▸ Information shown
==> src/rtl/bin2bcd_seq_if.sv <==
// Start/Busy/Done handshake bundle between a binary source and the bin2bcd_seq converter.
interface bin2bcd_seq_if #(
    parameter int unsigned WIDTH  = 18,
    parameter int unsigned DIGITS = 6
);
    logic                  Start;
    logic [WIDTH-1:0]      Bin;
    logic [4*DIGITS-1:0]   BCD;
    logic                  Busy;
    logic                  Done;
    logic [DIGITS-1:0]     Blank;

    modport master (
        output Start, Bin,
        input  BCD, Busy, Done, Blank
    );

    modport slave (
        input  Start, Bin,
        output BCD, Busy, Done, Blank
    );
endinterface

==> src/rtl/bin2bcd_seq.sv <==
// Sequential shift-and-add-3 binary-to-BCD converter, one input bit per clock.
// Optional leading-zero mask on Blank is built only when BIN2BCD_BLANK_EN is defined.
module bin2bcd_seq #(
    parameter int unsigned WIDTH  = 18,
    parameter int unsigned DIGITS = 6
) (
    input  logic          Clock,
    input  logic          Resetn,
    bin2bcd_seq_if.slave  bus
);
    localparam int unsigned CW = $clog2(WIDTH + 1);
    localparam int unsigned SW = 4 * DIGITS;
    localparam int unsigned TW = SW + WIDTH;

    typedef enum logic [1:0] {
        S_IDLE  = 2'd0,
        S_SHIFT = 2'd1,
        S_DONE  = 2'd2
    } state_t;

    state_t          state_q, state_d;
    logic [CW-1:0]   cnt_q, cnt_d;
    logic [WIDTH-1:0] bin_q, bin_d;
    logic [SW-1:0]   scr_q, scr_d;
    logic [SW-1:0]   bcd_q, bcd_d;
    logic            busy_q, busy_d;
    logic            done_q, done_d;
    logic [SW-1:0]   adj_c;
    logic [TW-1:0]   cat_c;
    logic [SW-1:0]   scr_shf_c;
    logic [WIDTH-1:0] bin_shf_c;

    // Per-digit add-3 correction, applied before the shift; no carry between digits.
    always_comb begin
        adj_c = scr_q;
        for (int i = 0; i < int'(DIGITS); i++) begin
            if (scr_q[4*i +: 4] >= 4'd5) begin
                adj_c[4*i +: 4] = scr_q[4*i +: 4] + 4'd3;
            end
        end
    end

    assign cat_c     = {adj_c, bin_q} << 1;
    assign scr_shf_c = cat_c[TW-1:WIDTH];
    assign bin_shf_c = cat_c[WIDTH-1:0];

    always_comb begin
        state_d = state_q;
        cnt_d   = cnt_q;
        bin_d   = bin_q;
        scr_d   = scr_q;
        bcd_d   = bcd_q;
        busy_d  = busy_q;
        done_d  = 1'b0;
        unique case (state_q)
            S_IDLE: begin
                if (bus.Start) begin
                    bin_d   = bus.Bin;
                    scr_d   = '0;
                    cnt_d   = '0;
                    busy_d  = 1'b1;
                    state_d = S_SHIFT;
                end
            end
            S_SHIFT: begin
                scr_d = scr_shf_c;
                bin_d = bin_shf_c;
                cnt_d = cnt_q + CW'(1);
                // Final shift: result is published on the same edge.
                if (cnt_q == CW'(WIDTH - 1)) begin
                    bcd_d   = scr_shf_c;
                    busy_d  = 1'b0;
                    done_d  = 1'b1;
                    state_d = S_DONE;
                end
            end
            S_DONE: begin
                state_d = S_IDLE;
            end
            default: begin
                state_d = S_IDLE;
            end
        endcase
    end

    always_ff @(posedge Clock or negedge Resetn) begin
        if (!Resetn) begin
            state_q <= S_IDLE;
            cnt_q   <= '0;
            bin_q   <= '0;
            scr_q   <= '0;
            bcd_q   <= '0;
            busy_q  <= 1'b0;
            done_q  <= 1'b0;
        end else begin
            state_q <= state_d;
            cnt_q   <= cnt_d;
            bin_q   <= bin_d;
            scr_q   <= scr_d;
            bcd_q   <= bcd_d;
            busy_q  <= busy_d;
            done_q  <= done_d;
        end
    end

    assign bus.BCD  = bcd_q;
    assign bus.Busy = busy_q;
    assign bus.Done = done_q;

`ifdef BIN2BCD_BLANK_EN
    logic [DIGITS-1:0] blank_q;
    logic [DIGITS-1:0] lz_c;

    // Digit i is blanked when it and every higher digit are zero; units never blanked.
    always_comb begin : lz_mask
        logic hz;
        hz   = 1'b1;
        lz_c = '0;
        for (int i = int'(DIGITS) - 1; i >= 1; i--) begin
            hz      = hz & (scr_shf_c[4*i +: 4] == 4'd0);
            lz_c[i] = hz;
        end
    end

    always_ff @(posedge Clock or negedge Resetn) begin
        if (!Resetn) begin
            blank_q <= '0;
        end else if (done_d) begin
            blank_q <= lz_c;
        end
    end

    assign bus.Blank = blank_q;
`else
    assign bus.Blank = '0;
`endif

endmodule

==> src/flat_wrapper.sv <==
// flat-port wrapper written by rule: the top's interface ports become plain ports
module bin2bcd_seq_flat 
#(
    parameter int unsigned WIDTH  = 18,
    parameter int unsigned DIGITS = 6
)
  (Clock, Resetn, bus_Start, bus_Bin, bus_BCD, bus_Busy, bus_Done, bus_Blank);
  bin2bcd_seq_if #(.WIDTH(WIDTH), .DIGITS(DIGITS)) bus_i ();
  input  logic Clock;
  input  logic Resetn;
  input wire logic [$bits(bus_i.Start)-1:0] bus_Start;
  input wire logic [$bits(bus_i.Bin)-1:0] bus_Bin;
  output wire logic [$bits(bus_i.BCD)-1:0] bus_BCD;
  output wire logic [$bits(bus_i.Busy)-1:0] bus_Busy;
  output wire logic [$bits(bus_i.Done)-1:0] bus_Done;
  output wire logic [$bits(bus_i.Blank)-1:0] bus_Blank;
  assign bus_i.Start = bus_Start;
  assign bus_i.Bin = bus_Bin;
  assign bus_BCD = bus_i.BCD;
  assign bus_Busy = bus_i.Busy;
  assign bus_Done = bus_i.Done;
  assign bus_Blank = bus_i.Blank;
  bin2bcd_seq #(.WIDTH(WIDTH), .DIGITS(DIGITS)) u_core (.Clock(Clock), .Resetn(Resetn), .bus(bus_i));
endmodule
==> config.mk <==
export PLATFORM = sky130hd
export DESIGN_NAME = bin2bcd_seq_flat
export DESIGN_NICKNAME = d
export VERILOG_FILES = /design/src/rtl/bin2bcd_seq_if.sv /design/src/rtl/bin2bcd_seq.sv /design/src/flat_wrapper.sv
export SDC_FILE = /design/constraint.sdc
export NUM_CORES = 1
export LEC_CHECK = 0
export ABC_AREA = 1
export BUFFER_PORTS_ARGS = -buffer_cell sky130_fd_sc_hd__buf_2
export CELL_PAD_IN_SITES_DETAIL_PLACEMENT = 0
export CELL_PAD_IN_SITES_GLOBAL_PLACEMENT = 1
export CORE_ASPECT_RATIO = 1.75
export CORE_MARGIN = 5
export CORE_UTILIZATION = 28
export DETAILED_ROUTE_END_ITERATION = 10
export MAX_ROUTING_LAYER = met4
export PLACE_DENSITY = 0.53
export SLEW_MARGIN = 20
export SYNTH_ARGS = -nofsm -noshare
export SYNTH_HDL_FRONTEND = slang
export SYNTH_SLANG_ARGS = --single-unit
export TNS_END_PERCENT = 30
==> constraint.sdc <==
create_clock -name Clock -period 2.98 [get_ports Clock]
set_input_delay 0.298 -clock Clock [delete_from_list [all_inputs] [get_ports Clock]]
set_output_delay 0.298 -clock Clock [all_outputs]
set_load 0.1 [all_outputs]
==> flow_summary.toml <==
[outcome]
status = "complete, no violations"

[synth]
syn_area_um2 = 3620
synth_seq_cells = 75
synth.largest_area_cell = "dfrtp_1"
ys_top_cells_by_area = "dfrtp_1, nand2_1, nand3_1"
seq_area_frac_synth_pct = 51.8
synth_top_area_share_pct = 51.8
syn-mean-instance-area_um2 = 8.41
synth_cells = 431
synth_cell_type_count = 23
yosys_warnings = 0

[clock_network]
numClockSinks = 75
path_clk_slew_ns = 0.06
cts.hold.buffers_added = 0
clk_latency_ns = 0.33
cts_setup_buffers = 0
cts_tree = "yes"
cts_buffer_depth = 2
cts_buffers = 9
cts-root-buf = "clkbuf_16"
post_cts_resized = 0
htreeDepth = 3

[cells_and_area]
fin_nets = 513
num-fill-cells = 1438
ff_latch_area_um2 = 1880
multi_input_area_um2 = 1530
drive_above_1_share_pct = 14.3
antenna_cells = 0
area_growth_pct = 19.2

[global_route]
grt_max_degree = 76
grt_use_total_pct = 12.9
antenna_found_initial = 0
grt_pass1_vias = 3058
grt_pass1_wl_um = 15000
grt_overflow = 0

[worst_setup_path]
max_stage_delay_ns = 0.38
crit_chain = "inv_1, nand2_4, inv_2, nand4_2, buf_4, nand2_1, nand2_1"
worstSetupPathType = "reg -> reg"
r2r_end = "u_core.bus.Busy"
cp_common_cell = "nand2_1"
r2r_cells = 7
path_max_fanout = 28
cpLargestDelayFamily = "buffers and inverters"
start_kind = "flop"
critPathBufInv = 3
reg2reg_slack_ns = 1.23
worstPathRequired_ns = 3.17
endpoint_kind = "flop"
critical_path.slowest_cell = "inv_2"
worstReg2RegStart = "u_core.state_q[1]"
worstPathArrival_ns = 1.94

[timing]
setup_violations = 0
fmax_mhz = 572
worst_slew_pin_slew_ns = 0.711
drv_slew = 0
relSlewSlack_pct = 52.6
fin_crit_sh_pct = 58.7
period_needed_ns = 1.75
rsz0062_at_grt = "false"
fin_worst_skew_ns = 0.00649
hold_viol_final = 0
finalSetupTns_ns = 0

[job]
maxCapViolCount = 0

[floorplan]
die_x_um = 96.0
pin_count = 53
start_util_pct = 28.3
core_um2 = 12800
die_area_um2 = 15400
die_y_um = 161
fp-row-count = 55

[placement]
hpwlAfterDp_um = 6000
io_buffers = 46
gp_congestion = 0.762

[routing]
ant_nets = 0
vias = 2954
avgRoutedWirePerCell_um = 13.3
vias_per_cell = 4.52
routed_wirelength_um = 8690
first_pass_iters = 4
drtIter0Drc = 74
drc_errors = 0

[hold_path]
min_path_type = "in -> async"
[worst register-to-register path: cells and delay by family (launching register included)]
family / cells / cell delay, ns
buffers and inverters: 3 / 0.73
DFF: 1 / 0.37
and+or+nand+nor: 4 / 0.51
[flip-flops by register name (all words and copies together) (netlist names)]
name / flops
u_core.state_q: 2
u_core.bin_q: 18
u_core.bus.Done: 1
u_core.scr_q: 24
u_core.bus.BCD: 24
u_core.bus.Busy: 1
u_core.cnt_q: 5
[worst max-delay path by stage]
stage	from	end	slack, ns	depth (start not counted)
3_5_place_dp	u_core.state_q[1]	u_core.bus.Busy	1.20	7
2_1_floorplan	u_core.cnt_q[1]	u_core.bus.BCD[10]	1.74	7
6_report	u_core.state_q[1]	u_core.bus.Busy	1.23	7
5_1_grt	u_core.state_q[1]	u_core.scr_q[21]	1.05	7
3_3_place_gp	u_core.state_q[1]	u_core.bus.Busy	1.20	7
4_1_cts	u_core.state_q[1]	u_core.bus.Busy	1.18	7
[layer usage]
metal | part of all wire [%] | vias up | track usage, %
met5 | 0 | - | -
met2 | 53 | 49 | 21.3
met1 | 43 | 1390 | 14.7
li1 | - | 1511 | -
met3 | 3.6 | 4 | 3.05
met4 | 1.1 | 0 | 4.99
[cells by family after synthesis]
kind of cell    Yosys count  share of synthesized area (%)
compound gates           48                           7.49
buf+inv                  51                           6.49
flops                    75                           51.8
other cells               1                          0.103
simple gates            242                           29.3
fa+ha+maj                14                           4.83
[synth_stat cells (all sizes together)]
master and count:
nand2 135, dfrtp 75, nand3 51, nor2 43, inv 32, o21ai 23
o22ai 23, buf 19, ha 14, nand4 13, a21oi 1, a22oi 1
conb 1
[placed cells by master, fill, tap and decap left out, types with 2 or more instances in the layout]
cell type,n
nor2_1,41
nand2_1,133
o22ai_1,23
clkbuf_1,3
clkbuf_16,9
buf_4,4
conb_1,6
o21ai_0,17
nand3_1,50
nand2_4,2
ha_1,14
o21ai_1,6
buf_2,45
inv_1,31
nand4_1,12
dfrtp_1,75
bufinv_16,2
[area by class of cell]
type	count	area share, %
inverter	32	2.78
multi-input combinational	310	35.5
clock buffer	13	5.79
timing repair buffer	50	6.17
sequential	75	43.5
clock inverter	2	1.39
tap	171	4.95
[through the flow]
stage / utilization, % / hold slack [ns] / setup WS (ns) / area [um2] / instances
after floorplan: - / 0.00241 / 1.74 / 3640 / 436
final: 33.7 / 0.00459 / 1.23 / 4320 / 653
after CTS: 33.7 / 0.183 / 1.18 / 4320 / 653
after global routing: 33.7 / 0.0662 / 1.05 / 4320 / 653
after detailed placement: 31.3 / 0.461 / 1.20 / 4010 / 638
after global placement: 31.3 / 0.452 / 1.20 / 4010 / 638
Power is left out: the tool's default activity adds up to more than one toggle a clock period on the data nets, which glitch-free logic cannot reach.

* * *

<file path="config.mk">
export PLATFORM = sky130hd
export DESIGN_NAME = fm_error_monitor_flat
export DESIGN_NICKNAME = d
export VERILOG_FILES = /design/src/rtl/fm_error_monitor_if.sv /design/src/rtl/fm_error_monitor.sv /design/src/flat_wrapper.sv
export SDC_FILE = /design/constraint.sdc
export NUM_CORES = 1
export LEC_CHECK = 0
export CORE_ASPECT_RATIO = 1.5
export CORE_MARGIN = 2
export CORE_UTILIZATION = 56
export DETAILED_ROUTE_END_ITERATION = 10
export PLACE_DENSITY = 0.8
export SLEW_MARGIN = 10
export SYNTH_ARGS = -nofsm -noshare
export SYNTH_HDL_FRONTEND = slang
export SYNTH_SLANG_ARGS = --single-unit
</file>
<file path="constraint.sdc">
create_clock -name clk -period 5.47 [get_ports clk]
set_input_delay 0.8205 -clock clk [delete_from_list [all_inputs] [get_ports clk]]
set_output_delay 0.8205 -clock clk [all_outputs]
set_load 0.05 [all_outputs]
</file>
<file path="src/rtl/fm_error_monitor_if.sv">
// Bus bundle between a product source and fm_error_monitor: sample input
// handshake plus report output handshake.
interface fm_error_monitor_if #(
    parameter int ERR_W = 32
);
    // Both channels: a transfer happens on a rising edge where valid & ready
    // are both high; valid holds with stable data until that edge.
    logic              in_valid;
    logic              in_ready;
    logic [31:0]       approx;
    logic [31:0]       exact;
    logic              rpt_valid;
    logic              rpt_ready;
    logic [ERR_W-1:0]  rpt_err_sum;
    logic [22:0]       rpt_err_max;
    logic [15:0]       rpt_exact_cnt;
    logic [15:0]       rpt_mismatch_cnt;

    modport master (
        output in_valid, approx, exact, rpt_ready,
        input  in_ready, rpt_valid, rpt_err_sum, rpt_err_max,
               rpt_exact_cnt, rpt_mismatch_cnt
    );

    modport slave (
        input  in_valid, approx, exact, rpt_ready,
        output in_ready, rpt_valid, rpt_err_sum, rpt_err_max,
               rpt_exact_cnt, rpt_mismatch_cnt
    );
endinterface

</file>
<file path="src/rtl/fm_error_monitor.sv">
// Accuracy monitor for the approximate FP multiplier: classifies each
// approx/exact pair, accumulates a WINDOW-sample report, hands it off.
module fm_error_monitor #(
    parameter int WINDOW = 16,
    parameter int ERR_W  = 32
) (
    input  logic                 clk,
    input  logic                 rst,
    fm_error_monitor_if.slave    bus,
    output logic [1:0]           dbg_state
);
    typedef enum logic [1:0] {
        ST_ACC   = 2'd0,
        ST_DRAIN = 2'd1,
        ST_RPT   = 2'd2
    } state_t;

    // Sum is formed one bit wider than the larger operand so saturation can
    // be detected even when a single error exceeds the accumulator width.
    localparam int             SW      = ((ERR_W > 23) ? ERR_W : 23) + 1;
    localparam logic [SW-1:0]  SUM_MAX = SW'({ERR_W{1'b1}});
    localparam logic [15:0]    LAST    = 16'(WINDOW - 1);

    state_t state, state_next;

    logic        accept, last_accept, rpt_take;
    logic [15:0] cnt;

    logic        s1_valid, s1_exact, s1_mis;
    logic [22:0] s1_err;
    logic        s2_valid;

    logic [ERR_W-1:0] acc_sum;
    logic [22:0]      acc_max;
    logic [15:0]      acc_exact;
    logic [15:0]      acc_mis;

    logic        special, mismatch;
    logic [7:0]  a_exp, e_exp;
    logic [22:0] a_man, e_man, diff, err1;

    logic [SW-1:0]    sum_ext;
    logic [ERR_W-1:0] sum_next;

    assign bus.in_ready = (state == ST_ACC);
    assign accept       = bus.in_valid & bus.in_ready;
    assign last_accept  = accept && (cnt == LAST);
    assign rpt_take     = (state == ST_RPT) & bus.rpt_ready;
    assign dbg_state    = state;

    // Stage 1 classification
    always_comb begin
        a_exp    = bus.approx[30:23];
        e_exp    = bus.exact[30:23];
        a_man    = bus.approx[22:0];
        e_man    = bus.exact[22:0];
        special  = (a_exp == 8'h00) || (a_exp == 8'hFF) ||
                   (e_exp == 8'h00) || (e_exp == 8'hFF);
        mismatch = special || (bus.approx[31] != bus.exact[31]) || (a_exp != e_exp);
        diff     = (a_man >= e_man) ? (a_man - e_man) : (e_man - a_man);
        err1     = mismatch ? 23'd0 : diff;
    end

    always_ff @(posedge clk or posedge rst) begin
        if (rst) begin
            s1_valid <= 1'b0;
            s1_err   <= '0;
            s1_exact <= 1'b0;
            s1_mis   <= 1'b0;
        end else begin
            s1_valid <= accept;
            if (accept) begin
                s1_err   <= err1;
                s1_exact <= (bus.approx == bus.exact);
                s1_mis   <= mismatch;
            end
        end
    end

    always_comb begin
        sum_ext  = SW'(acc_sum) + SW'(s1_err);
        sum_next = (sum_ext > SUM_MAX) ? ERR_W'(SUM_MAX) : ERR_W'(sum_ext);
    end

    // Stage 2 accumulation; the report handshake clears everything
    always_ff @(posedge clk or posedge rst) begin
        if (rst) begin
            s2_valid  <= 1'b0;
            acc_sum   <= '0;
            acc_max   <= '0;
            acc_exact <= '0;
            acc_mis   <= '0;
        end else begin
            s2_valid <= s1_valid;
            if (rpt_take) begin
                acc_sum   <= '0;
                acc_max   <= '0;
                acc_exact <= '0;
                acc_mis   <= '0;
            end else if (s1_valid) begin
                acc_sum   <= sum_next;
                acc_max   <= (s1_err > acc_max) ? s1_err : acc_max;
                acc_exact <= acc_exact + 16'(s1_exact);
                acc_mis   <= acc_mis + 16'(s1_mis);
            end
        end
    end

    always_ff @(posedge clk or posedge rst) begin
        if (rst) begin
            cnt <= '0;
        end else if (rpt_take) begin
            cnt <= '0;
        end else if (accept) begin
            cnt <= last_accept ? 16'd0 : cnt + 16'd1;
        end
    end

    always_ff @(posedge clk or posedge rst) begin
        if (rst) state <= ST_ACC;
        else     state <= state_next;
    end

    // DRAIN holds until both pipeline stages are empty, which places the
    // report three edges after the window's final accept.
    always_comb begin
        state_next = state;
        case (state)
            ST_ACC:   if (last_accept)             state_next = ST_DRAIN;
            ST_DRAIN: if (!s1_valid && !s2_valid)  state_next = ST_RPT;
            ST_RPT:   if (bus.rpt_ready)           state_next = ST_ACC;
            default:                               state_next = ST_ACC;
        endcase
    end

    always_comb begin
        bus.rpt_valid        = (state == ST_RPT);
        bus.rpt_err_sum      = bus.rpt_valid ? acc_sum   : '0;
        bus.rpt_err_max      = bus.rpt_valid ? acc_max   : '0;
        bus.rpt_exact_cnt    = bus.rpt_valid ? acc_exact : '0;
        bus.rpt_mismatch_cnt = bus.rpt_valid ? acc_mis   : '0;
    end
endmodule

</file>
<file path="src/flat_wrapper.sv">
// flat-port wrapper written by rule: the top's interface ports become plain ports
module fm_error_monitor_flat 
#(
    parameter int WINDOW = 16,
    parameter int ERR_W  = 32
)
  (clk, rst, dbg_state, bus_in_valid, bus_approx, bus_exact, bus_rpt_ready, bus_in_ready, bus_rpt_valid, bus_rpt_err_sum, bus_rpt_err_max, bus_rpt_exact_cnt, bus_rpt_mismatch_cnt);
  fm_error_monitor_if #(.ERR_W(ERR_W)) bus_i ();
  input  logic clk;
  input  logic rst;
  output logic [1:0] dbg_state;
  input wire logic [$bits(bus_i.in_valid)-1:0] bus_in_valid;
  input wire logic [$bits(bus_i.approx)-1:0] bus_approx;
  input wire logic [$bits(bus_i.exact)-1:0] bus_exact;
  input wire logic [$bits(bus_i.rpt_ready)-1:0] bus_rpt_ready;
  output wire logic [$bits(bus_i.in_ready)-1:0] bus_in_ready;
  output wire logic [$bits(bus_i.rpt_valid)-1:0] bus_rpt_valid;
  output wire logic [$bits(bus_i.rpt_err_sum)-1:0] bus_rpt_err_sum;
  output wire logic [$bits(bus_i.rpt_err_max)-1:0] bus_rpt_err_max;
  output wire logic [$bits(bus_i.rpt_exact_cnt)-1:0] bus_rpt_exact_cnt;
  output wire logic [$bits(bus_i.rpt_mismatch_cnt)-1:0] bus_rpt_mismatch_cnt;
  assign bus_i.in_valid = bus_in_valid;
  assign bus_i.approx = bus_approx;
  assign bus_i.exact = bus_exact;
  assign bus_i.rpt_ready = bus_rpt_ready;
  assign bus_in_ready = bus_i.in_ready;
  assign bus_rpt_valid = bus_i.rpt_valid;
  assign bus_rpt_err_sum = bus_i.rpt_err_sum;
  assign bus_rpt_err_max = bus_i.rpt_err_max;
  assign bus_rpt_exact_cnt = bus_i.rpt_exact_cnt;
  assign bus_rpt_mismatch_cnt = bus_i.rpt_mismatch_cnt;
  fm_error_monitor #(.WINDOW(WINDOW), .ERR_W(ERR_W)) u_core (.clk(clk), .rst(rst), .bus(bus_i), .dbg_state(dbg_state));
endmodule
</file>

▸ Required work
Set down again, word for word, the stretch of records from the line with "worstPathRequired_ns = 3.17" to the line with "hold_viol_final = 0", both of those lines included.

▸ Solved problem
worstPathRequired_ns = 3.17
endpoint_kind = "flop"
critical_path.slowest_cell = "inv_2"
worstReg2RegStart = "u_core.state_q[1]"
worstPathArrival_ns = 1.94

[timing]
setup_violations = 0
fmax_mhz = 572
worst_slew_pin_slew_ns = 0.711
drv_slew = 0
relSlewSlack_pct = 52.6
fin_crit_sh_pct = 58.7
period_needed_ns = 1.75
rsz0062_at_grt = "false"
fin_worst_skew_ns = 0.00649
hold_viol_final = 0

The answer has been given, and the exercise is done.